Asset Based Lending

Asset Based Lending, or ABL, is a business loan secured by balance sheet assets, including cash, accounts receivable and sometimes inventory. The amount of the credit offered through the loan depends on the value of the pledged assets, securing the loan (i.e. the collateral). It is a viable alternative for businesses that are looking to improve cash flow by monetizing these assets.

Asset based lending is a revolving credit facility, similar to a credit card, made to business “borrowers that may have high leverage, erratic earnings, or marginal cash flows.”1

But, ABL can also appeal to financially stable businesses. Sometimes, the loan can be secured by tangible fixed assets such as property, plant and equipment.
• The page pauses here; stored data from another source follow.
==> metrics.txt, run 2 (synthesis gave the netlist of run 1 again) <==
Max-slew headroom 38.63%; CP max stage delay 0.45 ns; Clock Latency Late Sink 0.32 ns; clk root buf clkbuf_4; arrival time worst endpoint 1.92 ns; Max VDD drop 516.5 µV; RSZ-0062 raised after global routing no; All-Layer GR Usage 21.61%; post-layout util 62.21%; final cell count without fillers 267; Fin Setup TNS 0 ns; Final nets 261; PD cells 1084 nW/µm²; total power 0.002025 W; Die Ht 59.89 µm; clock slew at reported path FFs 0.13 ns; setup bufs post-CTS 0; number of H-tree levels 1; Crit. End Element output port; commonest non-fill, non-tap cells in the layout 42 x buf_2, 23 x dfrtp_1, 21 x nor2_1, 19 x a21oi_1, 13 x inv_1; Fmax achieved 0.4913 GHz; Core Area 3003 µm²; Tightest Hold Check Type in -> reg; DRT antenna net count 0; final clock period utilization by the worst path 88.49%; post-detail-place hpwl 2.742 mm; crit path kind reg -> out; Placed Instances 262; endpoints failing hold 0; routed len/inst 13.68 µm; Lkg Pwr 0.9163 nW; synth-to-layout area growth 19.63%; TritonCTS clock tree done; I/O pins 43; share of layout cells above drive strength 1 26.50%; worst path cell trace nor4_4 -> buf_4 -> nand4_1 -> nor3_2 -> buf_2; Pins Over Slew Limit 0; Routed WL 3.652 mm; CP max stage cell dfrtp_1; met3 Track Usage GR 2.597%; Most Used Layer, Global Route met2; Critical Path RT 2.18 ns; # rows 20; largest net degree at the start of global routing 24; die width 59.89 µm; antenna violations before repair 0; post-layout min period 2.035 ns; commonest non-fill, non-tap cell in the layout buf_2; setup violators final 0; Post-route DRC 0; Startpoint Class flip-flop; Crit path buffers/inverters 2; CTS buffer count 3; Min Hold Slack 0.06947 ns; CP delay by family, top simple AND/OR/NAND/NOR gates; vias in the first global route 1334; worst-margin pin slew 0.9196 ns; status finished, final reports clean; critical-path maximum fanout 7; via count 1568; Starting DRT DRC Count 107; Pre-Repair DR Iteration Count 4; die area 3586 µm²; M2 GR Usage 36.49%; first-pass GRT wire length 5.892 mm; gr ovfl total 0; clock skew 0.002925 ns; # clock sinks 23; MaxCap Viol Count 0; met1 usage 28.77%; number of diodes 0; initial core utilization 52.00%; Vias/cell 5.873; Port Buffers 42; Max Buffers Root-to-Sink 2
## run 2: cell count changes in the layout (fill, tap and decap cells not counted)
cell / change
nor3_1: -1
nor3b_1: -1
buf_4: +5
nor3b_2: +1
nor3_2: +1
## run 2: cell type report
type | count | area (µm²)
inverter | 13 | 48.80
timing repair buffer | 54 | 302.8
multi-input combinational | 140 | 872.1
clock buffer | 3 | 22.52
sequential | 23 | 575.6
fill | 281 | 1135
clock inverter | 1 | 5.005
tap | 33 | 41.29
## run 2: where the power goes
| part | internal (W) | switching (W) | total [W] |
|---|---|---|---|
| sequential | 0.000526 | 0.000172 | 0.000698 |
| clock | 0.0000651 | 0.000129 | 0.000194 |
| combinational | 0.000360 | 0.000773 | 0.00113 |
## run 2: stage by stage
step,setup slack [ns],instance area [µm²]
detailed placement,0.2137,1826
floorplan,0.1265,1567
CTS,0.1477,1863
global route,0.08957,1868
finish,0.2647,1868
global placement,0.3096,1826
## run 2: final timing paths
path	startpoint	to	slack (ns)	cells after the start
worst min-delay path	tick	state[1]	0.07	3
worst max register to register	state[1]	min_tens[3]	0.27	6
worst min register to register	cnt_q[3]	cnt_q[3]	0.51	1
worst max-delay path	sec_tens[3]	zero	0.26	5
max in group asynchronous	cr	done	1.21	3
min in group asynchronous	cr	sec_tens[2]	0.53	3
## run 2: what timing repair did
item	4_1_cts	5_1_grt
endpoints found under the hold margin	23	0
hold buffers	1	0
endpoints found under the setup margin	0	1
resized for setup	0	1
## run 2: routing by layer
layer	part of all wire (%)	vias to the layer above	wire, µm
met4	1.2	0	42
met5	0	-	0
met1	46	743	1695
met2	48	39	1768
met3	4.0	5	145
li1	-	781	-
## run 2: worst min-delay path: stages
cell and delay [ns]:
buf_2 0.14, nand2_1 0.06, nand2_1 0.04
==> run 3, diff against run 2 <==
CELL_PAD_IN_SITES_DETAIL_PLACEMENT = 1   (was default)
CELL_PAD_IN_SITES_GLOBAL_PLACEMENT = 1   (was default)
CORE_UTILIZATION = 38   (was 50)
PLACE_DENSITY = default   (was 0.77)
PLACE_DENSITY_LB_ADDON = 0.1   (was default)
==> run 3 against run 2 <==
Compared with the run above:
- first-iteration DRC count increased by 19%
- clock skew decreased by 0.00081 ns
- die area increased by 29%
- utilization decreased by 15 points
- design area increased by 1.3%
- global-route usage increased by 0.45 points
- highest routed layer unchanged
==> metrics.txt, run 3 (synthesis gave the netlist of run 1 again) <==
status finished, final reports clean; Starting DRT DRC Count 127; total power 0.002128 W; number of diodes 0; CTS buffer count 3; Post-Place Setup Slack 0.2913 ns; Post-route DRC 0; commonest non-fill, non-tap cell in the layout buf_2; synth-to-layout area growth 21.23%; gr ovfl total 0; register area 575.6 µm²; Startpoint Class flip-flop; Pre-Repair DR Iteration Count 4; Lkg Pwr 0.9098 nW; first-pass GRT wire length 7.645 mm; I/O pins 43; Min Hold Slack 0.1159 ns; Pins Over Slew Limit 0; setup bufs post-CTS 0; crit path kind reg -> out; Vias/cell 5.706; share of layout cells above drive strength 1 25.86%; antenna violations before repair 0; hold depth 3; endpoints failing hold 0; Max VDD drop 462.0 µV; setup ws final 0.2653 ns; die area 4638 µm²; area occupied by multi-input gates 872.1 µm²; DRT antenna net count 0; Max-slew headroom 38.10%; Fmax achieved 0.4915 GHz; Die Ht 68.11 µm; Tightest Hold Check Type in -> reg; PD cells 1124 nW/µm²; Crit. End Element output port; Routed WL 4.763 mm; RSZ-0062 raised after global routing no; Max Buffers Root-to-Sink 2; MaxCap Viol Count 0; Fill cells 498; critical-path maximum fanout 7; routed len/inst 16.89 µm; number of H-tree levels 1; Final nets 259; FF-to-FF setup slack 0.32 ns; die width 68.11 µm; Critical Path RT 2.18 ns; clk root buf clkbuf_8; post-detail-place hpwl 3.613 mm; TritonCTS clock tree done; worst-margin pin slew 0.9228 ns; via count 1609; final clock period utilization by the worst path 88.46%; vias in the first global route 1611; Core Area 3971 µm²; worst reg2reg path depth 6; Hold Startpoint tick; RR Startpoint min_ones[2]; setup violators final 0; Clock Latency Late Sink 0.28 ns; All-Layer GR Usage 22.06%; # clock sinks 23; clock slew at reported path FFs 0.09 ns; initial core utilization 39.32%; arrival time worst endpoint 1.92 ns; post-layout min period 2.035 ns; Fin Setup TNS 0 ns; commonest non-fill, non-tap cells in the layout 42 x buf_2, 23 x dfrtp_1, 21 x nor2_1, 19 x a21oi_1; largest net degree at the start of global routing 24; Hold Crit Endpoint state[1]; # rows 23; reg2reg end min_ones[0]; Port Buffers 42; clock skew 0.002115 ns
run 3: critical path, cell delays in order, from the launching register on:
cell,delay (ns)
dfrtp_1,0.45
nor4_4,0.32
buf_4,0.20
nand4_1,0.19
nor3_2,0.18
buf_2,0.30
How Asset Based Lending Works

Here is a simplified example of how an asset based lending transaction might occur. A business that is factoring invoices asks about a loan or line of credit. The factoring company  performs due diligence on the business’ balance sheet assets and determine which are ‘eligible collateral’ for the loan. The loan will be based on a percentage (the advance rate) of this collateral known as the borrowing base. The quality of the collateral comes under review.

Asset Based Lending Pros

Using an ABL may allow the business to receive short term funding and avoid breaching a financial covenant. The line is repaid by the assets being converted to cash over the course of the business cycle. Asset based lending can help high growth companies get an investment in working capital. ABL is also flexible and can help businesses that operate in seasonal industries get uneven funding.

Asset Based Lending Cons

While asset based lending is often considered a step up from invoice factoring, it comes with its own negatives. For one, the interest rate the business will pay will on the factor’s revolving credit facility will likely be higher than that for a traditional business line of credit. The line of credit can also be cut by the invoice factoring company, so there is always that uncertainty. If the bond bubble pops as some market watchers predict, credit could prove very difficult to obtain. Remember during the Great Recession, credit creation came to a standstill. The total amount and number of loans issued dried up, especially revolving lines of credit (red line) and term loans (blue line).*

asset based lending

Who Uses Asset Based Lending?

If your business operates in an asset-intensive business such as transportation (the trucks or long haulers), printing (presses) and oil and gas and businesses that sell seasonal products for major holidays. Asset based lending is often utilized in companies that operate in commodity-based industries whose price fluctuates such as the oil & gas industries.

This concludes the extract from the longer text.